What you need to do: If a line in the entries below contains "family", copy it.

Records for this exercise:
# # # #
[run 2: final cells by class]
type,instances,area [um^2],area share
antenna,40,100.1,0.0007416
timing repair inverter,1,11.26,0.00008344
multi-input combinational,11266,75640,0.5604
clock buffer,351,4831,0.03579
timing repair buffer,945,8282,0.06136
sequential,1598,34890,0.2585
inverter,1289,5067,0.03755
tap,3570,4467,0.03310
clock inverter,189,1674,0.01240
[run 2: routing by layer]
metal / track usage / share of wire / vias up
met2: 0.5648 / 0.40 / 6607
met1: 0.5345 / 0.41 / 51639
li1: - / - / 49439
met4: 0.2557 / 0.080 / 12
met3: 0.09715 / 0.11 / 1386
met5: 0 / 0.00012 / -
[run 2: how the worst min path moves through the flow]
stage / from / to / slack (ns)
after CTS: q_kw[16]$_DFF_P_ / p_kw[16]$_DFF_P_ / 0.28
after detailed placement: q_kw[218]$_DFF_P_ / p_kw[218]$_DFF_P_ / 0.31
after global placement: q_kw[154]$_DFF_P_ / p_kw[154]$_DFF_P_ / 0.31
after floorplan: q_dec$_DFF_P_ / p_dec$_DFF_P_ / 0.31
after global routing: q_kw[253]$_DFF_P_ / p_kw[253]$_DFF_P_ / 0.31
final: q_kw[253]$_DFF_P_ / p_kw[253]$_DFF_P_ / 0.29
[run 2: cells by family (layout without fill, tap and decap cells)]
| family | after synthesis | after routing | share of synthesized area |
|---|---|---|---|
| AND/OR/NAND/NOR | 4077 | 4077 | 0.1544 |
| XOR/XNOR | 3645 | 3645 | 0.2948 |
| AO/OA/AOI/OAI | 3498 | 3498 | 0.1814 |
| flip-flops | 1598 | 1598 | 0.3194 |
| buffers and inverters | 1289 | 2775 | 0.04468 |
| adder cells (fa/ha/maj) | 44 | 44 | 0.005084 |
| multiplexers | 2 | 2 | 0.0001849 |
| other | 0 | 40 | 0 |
# # # #
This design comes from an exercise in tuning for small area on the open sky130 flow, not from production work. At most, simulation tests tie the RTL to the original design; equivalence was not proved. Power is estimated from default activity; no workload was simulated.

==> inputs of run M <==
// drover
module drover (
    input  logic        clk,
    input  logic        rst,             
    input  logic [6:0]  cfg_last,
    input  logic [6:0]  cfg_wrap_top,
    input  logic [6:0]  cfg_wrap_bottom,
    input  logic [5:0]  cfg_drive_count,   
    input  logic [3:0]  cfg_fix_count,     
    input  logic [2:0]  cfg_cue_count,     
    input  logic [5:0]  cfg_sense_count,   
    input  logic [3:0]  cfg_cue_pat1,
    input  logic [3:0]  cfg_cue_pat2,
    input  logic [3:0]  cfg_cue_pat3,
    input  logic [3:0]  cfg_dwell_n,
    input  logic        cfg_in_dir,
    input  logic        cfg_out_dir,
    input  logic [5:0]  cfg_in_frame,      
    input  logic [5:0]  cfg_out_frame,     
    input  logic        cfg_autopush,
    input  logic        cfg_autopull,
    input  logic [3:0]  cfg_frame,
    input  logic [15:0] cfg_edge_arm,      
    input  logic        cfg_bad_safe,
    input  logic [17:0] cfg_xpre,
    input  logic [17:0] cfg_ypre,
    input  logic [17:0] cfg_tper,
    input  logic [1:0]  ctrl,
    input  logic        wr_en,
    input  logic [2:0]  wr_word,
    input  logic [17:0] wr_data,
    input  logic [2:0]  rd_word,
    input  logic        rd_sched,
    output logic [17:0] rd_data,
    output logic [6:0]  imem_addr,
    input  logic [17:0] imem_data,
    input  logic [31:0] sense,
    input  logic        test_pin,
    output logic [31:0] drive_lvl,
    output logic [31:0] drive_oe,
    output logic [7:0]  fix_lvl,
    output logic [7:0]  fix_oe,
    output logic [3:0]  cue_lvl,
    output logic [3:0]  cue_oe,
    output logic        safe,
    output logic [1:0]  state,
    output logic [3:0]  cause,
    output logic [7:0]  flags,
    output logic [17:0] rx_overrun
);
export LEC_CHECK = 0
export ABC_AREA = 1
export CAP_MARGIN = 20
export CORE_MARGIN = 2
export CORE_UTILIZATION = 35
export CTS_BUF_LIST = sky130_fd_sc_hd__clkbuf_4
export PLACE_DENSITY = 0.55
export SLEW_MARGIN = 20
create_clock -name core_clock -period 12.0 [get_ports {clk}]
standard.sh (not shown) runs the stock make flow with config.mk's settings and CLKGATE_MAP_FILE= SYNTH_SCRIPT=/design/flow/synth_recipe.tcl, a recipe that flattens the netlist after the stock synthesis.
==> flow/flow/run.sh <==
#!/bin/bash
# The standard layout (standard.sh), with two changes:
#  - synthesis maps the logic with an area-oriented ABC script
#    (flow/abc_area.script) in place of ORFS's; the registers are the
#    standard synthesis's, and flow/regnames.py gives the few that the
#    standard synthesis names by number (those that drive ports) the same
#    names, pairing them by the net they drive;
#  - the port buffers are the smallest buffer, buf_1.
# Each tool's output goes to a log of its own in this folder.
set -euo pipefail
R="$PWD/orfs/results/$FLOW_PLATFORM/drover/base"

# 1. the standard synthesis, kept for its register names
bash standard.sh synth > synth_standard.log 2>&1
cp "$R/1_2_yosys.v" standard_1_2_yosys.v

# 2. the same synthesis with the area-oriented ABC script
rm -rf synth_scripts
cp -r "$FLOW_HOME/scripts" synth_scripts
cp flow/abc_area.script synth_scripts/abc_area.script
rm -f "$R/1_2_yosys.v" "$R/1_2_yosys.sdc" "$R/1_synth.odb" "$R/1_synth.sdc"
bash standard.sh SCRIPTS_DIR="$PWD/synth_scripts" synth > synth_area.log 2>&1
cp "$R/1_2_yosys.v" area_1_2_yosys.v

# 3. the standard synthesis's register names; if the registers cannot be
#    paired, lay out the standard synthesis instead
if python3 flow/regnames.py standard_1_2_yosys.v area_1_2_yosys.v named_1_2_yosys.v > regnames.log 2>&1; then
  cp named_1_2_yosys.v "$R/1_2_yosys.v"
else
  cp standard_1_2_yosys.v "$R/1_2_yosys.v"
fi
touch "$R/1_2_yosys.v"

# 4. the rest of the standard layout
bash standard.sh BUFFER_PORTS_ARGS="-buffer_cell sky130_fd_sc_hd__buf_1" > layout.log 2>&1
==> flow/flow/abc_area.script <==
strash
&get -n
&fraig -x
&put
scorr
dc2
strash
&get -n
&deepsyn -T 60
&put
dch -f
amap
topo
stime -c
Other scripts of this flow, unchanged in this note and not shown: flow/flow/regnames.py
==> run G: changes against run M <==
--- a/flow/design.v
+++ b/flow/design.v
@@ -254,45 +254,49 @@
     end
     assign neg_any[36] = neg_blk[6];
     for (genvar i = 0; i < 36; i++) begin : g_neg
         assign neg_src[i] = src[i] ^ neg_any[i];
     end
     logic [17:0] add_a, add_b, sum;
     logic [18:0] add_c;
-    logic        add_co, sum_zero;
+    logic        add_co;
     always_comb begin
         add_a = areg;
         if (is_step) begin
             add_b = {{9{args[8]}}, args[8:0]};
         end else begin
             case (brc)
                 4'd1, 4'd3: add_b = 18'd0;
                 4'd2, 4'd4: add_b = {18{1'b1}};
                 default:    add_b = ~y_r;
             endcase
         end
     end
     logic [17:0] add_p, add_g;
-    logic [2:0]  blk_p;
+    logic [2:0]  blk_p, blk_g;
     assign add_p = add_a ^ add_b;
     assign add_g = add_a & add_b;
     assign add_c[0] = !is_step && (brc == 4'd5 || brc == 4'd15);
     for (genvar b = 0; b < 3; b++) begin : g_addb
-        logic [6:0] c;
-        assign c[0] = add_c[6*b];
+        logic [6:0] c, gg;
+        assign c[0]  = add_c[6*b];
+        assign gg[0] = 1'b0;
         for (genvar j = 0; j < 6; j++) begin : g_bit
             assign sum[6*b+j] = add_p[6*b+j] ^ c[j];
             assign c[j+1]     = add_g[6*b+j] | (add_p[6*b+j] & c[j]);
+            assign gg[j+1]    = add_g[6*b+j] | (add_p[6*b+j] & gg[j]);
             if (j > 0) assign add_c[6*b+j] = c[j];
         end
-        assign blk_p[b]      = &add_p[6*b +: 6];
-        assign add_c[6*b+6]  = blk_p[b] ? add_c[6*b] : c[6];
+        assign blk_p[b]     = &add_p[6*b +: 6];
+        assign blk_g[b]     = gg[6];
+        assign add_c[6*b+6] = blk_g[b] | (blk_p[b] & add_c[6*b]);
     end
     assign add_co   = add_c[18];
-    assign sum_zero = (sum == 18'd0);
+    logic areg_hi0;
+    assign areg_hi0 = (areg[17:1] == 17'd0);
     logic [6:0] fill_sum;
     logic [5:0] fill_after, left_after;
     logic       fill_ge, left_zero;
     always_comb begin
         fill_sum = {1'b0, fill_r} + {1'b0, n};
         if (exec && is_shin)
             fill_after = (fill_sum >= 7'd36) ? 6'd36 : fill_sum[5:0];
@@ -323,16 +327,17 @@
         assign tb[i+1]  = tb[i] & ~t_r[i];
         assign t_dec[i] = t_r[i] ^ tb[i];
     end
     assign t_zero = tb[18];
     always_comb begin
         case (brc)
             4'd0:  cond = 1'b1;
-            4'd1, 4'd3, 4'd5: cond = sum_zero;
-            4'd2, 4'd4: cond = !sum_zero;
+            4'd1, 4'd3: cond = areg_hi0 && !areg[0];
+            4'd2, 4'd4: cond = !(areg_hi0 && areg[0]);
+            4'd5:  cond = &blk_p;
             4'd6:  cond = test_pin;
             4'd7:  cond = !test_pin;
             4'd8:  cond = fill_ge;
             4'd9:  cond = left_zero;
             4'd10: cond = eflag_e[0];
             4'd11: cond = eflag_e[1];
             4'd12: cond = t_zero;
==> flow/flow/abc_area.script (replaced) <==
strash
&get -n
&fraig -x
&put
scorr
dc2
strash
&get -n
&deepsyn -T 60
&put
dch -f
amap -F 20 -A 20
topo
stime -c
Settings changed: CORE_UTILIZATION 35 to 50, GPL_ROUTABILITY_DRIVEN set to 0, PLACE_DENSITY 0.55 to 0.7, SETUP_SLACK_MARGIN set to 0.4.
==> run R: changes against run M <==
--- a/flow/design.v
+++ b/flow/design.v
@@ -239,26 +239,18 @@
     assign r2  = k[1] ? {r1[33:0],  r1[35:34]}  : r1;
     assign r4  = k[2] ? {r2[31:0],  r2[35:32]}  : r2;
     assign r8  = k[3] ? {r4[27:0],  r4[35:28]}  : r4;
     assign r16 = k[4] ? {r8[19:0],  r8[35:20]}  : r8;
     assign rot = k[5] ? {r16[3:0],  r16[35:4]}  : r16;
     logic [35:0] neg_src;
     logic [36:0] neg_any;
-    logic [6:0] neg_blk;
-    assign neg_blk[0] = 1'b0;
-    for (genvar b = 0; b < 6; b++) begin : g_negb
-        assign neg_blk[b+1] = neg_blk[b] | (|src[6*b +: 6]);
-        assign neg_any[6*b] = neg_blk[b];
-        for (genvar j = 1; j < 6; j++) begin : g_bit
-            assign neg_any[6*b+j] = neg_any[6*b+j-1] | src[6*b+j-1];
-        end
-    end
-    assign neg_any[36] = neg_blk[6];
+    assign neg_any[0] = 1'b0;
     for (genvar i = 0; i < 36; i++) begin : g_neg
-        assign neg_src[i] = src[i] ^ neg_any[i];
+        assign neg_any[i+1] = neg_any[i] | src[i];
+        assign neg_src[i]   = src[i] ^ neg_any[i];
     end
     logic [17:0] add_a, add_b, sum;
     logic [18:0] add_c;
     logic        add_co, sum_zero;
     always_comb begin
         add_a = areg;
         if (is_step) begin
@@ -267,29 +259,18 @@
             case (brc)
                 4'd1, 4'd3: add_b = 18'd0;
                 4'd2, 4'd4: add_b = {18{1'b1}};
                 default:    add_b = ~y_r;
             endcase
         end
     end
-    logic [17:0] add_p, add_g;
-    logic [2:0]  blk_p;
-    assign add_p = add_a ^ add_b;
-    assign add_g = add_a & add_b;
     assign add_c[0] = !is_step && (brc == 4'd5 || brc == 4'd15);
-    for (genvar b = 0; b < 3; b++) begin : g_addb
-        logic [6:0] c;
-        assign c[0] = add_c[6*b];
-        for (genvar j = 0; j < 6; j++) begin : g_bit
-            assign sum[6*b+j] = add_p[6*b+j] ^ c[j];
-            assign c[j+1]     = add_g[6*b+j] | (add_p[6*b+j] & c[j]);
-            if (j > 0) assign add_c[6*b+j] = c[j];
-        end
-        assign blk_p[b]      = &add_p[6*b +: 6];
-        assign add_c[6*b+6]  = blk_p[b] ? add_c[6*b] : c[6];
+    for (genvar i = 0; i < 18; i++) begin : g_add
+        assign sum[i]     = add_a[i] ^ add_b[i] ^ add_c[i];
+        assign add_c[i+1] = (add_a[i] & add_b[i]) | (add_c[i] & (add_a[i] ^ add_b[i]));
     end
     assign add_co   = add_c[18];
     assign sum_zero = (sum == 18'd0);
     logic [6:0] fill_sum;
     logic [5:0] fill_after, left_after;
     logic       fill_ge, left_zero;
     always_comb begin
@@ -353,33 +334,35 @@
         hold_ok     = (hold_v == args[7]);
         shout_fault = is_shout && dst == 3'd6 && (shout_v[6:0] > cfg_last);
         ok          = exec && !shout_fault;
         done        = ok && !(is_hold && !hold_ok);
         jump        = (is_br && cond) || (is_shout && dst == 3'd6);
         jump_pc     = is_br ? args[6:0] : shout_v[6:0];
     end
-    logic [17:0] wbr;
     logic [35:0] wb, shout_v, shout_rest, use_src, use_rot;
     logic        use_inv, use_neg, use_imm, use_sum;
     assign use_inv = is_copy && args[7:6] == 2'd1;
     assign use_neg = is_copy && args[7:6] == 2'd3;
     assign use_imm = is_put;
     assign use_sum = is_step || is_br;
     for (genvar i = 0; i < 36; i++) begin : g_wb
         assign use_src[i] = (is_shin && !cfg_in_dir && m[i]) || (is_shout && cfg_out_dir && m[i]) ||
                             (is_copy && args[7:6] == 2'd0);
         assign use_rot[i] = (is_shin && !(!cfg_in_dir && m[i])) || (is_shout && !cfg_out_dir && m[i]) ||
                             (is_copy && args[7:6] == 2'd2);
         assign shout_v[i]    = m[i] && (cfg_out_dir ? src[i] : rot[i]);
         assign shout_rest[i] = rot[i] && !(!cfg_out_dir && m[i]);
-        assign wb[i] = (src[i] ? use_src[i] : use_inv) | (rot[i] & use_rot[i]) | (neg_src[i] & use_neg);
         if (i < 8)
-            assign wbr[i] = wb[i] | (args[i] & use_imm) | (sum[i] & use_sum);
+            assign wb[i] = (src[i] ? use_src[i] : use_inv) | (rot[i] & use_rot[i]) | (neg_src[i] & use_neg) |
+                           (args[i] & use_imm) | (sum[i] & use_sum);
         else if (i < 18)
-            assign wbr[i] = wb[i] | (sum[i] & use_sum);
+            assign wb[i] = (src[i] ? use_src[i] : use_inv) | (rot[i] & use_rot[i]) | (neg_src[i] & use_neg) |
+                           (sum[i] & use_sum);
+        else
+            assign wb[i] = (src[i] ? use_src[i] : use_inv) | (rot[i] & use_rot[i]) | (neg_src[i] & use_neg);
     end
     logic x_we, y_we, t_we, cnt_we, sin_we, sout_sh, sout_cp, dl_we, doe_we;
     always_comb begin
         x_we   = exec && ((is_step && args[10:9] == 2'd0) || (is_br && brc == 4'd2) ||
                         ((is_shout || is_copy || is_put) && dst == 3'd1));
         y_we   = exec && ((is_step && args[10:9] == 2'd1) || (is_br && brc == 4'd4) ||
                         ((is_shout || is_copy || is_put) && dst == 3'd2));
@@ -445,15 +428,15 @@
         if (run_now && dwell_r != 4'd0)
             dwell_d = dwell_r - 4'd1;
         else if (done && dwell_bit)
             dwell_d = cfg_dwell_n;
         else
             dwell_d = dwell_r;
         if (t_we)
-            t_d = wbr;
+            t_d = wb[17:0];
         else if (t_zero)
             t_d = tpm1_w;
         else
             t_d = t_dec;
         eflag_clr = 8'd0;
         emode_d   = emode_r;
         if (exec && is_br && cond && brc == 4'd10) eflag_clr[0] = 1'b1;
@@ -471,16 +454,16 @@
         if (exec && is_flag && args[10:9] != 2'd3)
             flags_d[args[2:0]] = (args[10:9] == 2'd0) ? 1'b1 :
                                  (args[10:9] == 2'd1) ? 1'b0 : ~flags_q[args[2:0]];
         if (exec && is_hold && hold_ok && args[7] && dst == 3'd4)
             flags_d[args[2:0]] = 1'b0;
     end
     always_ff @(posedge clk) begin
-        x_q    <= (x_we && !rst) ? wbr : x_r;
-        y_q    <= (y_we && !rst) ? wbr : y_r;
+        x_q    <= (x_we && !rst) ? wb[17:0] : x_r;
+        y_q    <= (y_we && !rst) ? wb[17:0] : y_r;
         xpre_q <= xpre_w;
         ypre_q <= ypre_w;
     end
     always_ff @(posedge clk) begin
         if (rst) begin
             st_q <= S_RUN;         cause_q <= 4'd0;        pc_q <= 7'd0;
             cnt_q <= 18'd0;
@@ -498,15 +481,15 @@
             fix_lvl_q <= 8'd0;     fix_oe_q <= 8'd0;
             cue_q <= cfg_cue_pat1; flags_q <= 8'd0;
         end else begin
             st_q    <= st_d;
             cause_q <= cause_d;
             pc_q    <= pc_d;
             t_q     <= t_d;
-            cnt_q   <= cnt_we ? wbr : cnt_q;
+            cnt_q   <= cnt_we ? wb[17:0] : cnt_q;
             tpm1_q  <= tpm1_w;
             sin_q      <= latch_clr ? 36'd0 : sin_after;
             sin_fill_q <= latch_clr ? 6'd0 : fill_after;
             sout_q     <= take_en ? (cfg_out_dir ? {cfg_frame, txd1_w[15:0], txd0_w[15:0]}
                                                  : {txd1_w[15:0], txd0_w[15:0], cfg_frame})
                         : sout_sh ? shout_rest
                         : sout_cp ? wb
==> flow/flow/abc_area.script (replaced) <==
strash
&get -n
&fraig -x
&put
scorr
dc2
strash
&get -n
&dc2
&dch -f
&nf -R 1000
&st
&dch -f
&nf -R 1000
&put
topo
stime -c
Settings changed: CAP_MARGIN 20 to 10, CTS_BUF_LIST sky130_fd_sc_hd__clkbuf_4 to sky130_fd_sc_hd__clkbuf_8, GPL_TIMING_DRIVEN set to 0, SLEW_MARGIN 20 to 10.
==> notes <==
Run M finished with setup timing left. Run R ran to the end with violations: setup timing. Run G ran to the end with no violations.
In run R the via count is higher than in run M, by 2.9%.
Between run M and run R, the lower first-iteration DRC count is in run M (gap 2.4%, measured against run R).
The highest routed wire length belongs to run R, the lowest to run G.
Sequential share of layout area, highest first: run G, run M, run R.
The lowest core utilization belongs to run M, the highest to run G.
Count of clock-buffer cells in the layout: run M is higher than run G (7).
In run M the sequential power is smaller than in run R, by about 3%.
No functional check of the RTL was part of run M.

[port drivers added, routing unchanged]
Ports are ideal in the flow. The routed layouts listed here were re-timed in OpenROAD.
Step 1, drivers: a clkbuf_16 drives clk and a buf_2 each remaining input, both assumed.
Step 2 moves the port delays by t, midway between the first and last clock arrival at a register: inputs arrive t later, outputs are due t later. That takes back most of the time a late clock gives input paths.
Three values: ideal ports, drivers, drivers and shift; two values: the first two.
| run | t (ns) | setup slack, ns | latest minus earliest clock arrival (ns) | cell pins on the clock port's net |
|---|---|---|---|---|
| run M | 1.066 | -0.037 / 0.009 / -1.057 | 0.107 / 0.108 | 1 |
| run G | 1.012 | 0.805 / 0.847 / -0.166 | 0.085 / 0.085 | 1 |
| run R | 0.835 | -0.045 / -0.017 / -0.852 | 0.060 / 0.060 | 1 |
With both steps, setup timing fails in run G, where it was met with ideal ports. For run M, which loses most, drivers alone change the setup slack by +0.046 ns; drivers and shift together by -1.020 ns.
# # # #
Problem solution:
[run 2: cells by family (layout without fill, tap and decap cells)]
| family | after synthesis | after routing | share of synthesized area |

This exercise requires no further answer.